WHAT THE TASK ASKS
Look for "dreq" in the listing below. Gather each line that contains it.

SUPPLIED INFORMATION

==========

File: src/rtl/sdram_cmd_map.svh
// Purpose: Register offsets, field positions, codes and timing counts.
// Assumes: APB3 register port with 12-bit byte addresses.
// Notes: Included by the design modules, not by the package.
`ifndef SDRAM_CMD_MAP_SVH
`define SDRAM_CMD_MAP_SVH

`define STATUS_OFS 12'h000
`define STATE_CMD_OFS 12'h004
`define DIRECT_CMD_OFS 12'h008
`define STATE_FIELD_HI 2
`define DCMD_EXT_BIT 22
`define DCMD_CHIP_HI 21
`define DCMD_CHIP_LO 20
`define DCMD_CODE_HI 19
`define DCMD_CODE_LO 18
`define DCMD_BANK_HI 17
`define DCMD_BANK_LO 16
`define DCMD_ADDR_HI 13
`define SCMD_WAKEUP 3'h2
`define SCMD_PAUSE 3'h3
`define SCMD_CONFIG 3'h4
`define SCMD_ACTIVE 3'h7
`define SCMD_SLEEP 3'h1
`define STATE_TRANS_CYC 4'h4
`define REFRESH_PERIOD_CYC 12'h0_4E0
`define CMD_DELAY_RESET 4'h2

`endif

File: src/rtl/sdram_cmd_pkg.sv
// Purpose: Types shared by the command-side control block.
// Assumes: Constants come from sdram_cmd_map.svh.
// Notes: Holds types only.
`default_nettype none

package sdram_cmd_pkg;

	typedef enum logic [1:0]
	{
		ST_CONFIG = 2'h0,
		ST_READY = 2'h1,
		ST_PAUSED = 2'h2,
		ST_LOWPOWER = 2'h3
	} ctrl_state_e;

	typedef enum logic [2:0]
	{
		DC_PRECHARGE_ALL = 3'h0,
		DC_AUTO_REFRESH = 3'h1,
		DC_MODE_REG = 3'h2,
		DC_NOP = 3'h3,
		DC_DEEP_PDOWN = 3'h4
	} direct_code_e;

	typedef struct packed
	{
		logic valid;
		direct_code_e code;
		logic [1:0] chip;
		logic [1:0] bank;
		logic [13:0] addr;
	} mem_cmd_s;

	typedef struct packed
	{
		logic psel;
		logic penable;
		logic pwrite;
		logic [11:0] paddr;
		logic [31:0] pwdata;
	} apb_req_s;

endpackage

`default_nettype wire
File: src/rtl/sdram_cmd_ctrl.sv
// Purpose: State-command and direct-command registers of an SDRAM controller.
// Assumes: APB3 slave; a state change other than pause takes a fixed count of cycles.
// Notes: Both command registers are write-only; offset 0 reads the state.
`include "sdram_cmd_map.svh"
`timescale 1ns/1ns
`default_nettype none

module sdram_cmd_ctrl
(
	input wire logic clk, // Clock, 10 MHz.
	input wire logic rst, // Async reset, high.
	input wire logic psel, // APB3 select.
	input wire logic penable, // APB3 enable.
	input wire logic pwrite, // APB3 write.
	input wire logic [11:0] paddr, // APB3 byte address.
	input wire logic [31:0] pwdata, // APB3 write data.
	input wire logic [3:0] cmd_delay, // Programmed command spacing.
	output logic [31:0] prdata, // APB3 read data.
	output logic pready, // APB3 ready.
	output logic pslverr, // APB3 error.
	output logic [1:0] state_status, // Current state.
	output logic refresh_req, // Periodic refresh pulse.
	output logic arb_hold, // Arbiter queue held, not drained.
	output sdram_cmd_pkg::mem_cmd_s mem_cmd // Direct command on the pins.
);

	// ------------------------------------------------------------
	// Bus decode
	// ------------------------------------------------------------
	sdram_cmd_pkg::apb_req_s bus;
	sdram_cmd_pkg::ctrl_state_e state_q;
	sdram_cmd_pkg::ctrl_state_e target_q;
	logic [3:0] trans_q;
	logic [11:0] ref_q;
	logic [2:0] scmd;
	logic acc;
	logic hit_status;
	logic hit_state;
	logic hit_direct;
	logic trans_busy;
	logic dcmd_ok;
	logic dcmd_go;
	logic scmd_go;
	logic issue_busy;
	sdram_cmd_pkg::mem_cmd_s dreq;
	sdram_cmd_pkg::ctrl_state_e next_target;

	assign bus = '{psel, penable, pwrite, paddr, pwdata};
	assign acc = bus.psel && bus.penable;
	assign hit_status = (bus.paddr == `STATUS_OFS);
	assign hit_state = (bus.paddr == `STATE_CMD_OFS);
	assign hit_direct = (bus.paddr == `DIRECT_CMD_OFS);
	assign scmd = bus.pwdata[`STATE_FIELD_HI:0];
	assign trans_busy = (trans_q != 4'h0);

	// ------------------------------------------------------------
	// State commands
	// ------------------------------------------------------------
	function automatic sdram_cmd_pkg::ctrl_state_e decode_state
	(
		input logic [2:0] c,
		input sdram_cmd_pkg::ctrl_state_e cur
	);
		if (c == `SCMD_PAUSE)
			decode_state = sdram_cmd_pkg::ST_PAUSED;
		else if (c == `SCMD_CONFIG)
			decode_state = sdram_cmd_pkg::ST_CONFIG;
		else if (c == `SCMD_ACTIVE)
			decode_state = sdram_cmd_pkg::ST_READY;
		else if (c == `SCMD_SLEEP)
			decode_state = sdram_cmd_pkg::ST_LOWPOWER;
		else if (c == `SCMD_WAKEUP)
			decode_state = sdram_cmd_pkg::ST_CONFIG;
		else
			decode_state = cur;
	endfunction

	assign next_target = decode_state(scmd, target_q);
	// A new state command waits while the previous one is still running.
	assign scmd_go = acc && bus.pwrite && hit_state && !trans_busy;
	assign dcmd_ok = (state_q == sdram_cmd_pkg::ST_CONFIG)
		|| (state_q == sdram_cmd_pkg::ST_LOWPOWER);
	assign dcmd_go = acc && bus.pwrite && hit_direct && dcmd_ok && !issue_busy;

	// ------------------------------------------------------------
	// Bus answer
	// ------------------------------------------------------------
	// Direct writes stall only for spacing; writes outside the allowed states
	// complete with an error instead of hanging the bus.
	assign pready = !(acc && bus.pwrite && hit_state && trans_busy)
		&& !(acc && bus.pwrite && hit_direct && dcmd_ok && issue_busy);
	assign pslverr = acc && pready && ((bus.pwrite && hit_direct && !dcmd_ok)
		|| !(hit_status || hit_state || hit_direct)
		|| (!bus.pwrite && !hit_status));
	assign state_status = state_q;

	always_ff @(posedge clk or posedge rst)
	begin
		if (rst)
			prdata <= 32'h0000_0000;
		else
			prdata <= {30'h0000_0000, state_q};
	end

	// ------------------------------------------------------------
	// State machine
	// ------------------------------------------------------------
	always_ff @(posedge clk or posedge rst)
	begin
		if (rst)
		begin
			state_q <= sdram_cmd_pkg::ST_CONFIG;
			target_q <= sdram_cmd_pkg::ST_CONFIG;
			trans_q <= 4'h0;
		end
		else if (scmd_go)
		begin
			target_q <= next_target;
			// Pause takes effect at once; a change to another state runs the transition count.
			if (next_target == sdram_cmd_pkg::ST_PAUSED)
			begin
				state_q <= sdram_cmd_pkg::ST_PAUSED;
				trans_q <= 4'h0;
			end
			else
				trans_q <= (next_target == state_q) ? 4'h0 : `STATE_TRANS_CYC;
		end
		else if (trans_busy)
		begin
			trans_q <= trans_q - 4'h1;
			if (trans_q == 4'h1)
				state_q <= target_q;
		end
	end

	// Queued requests stay in the arbiter in every state except ready.
	assign arb_hold = (state_q != sdram_cmd_pkg::ST_READY);

	// ------------------------------------------------------------
	// Refresh timer
	// ------------------------------------------------------------
	always_ff @(posedge clk or posedge rst)
	begin
		if (rst)
		begin
			ref_q <= 12'h0_000;
			refresh_req <= 1'b0;
		end
		else if (state_q == sdram_cmd_pkg::ST_CONFIG)
		begin
			ref_q <= 12'h0_000;
			refresh_req <= 1'b0;
		end
		else
		begin
			ref_q <= (ref_q == `REFRESH_PERIOD_CYC) ? 12'h0_000 : ref_q + 12'h0_001;
			refresh_req <= (ref_q == `REFRESH_PERIOD_CYC)
				&& (state_q != sdram_cmd_pkg::ST_LOWPOWER);
		end
	end

	// ------------------------------------------------------------
	// Direct commands
	// ------------------------------------------------------------
	assign dreq.valid = dcmd_go;
	assign dreq.code = sdram_cmd_pkg::direct_code_e'({bus.pwdata[`DCMD_EXT_BIT],
		bus.pwdata[`DCMD_CODE_HI:`DCMD_CODE_LO]});
	assign dreq.chip = bus.pwdata[`DCMD_CHIP_HI:`DCMD_CHIP_LO];
	// Bank and address lines carry the fields only for a mode-register write.
	assign dreq.bank = (dreq.code == sdram_cmd_pkg::DC_MODE_REG) ?
		bus.pwdata[`DCMD_BANK_HI:`DCMD_BANK_LO] : 2'h0;
	assign dreq.addr = (dreq.code == sdram_cmd_pkg::DC_MODE_REG) ?
		bus.pwdata[`DCMD_ADDR_HI:0] : 14'h0000;

	sdram_cmd_issue u_issue
	(
		.clk(clk),
		.rst(rst),
		.req(dreq),
		.cmd_delay(cmd_delay),
		.busy(issue_busy),
		.mem_cmd(mem_cmd)
	);

	// ------------------------------------------------------------
	// Checks
	// ------------------------------------------------------------
	property p_wait_busy;
		@(posedge clk) disable iff (rst)
		(acc && bus.pwrite && hit_state && trans_busy) |-> !pready;
	endproperty
	a_wait_busy: assert property (p_wait_busy) else $error("no wait");

	property p_pause_now;
		@(posedge clk) disable iff (rst)
		(scmd_go && scmd == `SCMD_PAUSE) |=> state_q == sdram_cmd_pkg::ST_PAUSED;
	endproperty
	a_pause_now: assert property (p_pause_now) else $error("pause late");

	property p_cfg_trans;
		@(posedge clk) disable iff (rst)
		(scmd_go && scmd == `SCMD_CONFIG && state_q != sdram_cmd_pkg::ST_CONFIG)
		|-> ##5 state_q == sdram_cmd_pkg::ST_CONFIG;
	endproperty
	a_cfg_trans: assert property (p_cfg_trans) else $error("config late");

	property p_act_trans;
		@(posedge clk) disable iff (rst)
		(scmd_go && scmd == `SCMD_ACTIVE && state_q != sdram_cmd_pkg::ST_READY)
		|-> ##5 state_q == sdram_cmd_pkg::ST_READY;
	endproperty
	a_act_trans: assert property (p_act_trans) else $error("active late");

	property p_no_ref_cfg;
		@(posedge clk) disable iff (rst)
		state_q == sdram_cmd_pkg::ST_CONFIG |=> !refresh_req;
	endproperty
	a_no_ref_cfg: assert property (p_no_ref_cfg) else $error("refresh");

	property p_dcmd_state;
		@(posedge clk) disable iff (rst)
		mem_cmd.valid |-> $past(dcmd_ok);
	endproperty
	a_dcmd_state: assert property (p_dcmd_state) else $error("bad state");

	property p_chip_map;
		@(posedge clk) disable iff (rst)
		dcmd_go |=> mem_cmd.chip == $past(bus.pwdata[21:20]);
	endproperty
	a_chip_map: assert property (p_chip_map) else $error("chip");

	property p_mode_addr;
		@(posedge clk) disable iff (rst)
		(dcmd_go && dreq.code == sdram_cmd_pkg::DC_MODE_REG) |=>
		mem_cmd.addr == $past(bus.pwdata[13:0])
		&& mem_cmd.bank == $past(bus.pwdata[17:16]);
	endproperty
	a_mode_addr: assert property (p_mode_addr) else $error("addr");

	property p_code_ext;
		@(posedge clk) disable iff (rst)
		dcmd_go |=> mem_cmd.code[2] == $past(bus.pwdata[22]);
	endproperty
	a_code_ext: assert property (p_code_ext) else $error("ext bit");

	property p_status;
		@(posedge clk) disable iff (rst)
		1'b1 |=> prdata[1:0] == $past(state_status);
	endproperty
	a_status: assert property (p_status) else $error("status");

endmodule
`default_nettype wire

File: src/rtl/sdram_cmd_issue.sv
// Purpose: Issues direct commands to the SDRAM pins with a spacing delay.
// Assumes: One request at a time; busy is honoured by the caller.
// Notes: The only spacing is the programmed command delay.
`include "sdram_cmd_map.svh"
`timescale 1ns/1ns
`default_nettype none

module sdram_cmd_issue
(
	input wire logic clk, // Clock.
	input wire logic rst, // Async reset, high.
	input var sdram_cmd_pkg::mem_cmd_s req, // Command request.
	input wire logic [3:0] cmd_delay, // Cycles between commands.
	output logic busy, // Spacing delay running.
	output sdram_cmd_pkg::mem_cmd_s mem_cmd // Command on the pins.
);

	logic [3:0] gap_q;
	logic [3:0] gap_d;
	sdram_cmd_pkg::mem_cmd_s out_d;

	assign busy = (gap_q != 4'h0);
	// Only the programmed delay holds off the next command.
	assign gap_d = req.valid ? cmd_delay : (busy ? gap_q - 4'h1 : 4'h0);
	assign out_d = req;

	always_ff @(posedge clk or posedge rst)
	begin
		if (rst)
		begin
			gap_q <= 4'h0;
			mem_cmd <= '0;
		end
		else
		begin
			gap_q <= gap_d;
			mem_cmd <= out_d;
		end
	end

	property p_gap_load;
		@(posedge clk) disable iff (rst)
		req.valid |=> gap_q == $past(cmd_delay);
	endproperty
	a_gap_load: assert property (p_gap_load) else $error("gap not loaded");

	property p_pin_follow;
		@(posedge clk) disable iff (rst)
		req.valid |=> mem_cmd.valid && mem_cmd.code == $past(req.code);
	endproperty
	a_pin_follow: assert property (p_pin_follow) else $error("cmd not issued");

endmodule
`default_nettype wire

==========

EXERCISE RESPONSE
	sdram_cmd_pkg::mem_cmd_s dreq;
	assign dreq.valid = dcmd_go;
	assign dreq.code = sdram_cmd_pkg::direct_code_e'({bus.pwdata[`DCMD_EXT_BIT],
	assign dreq.chip = bus.pwdata[`DCMD_CHIP_HI:`DCMD_CHIP_LO];
	assign dreq.bank = (dreq.code == sdram_cmd_pkg::DC_MODE_REG) ?
	assign dreq.addr = (dreq.code == sdram_cmd_pkg::DC_MODE_REG) ?
		.req(dreq),
		(dcmd_go && dreq.code == sdram_cmd_pkg::DC_MODE_REG) |=>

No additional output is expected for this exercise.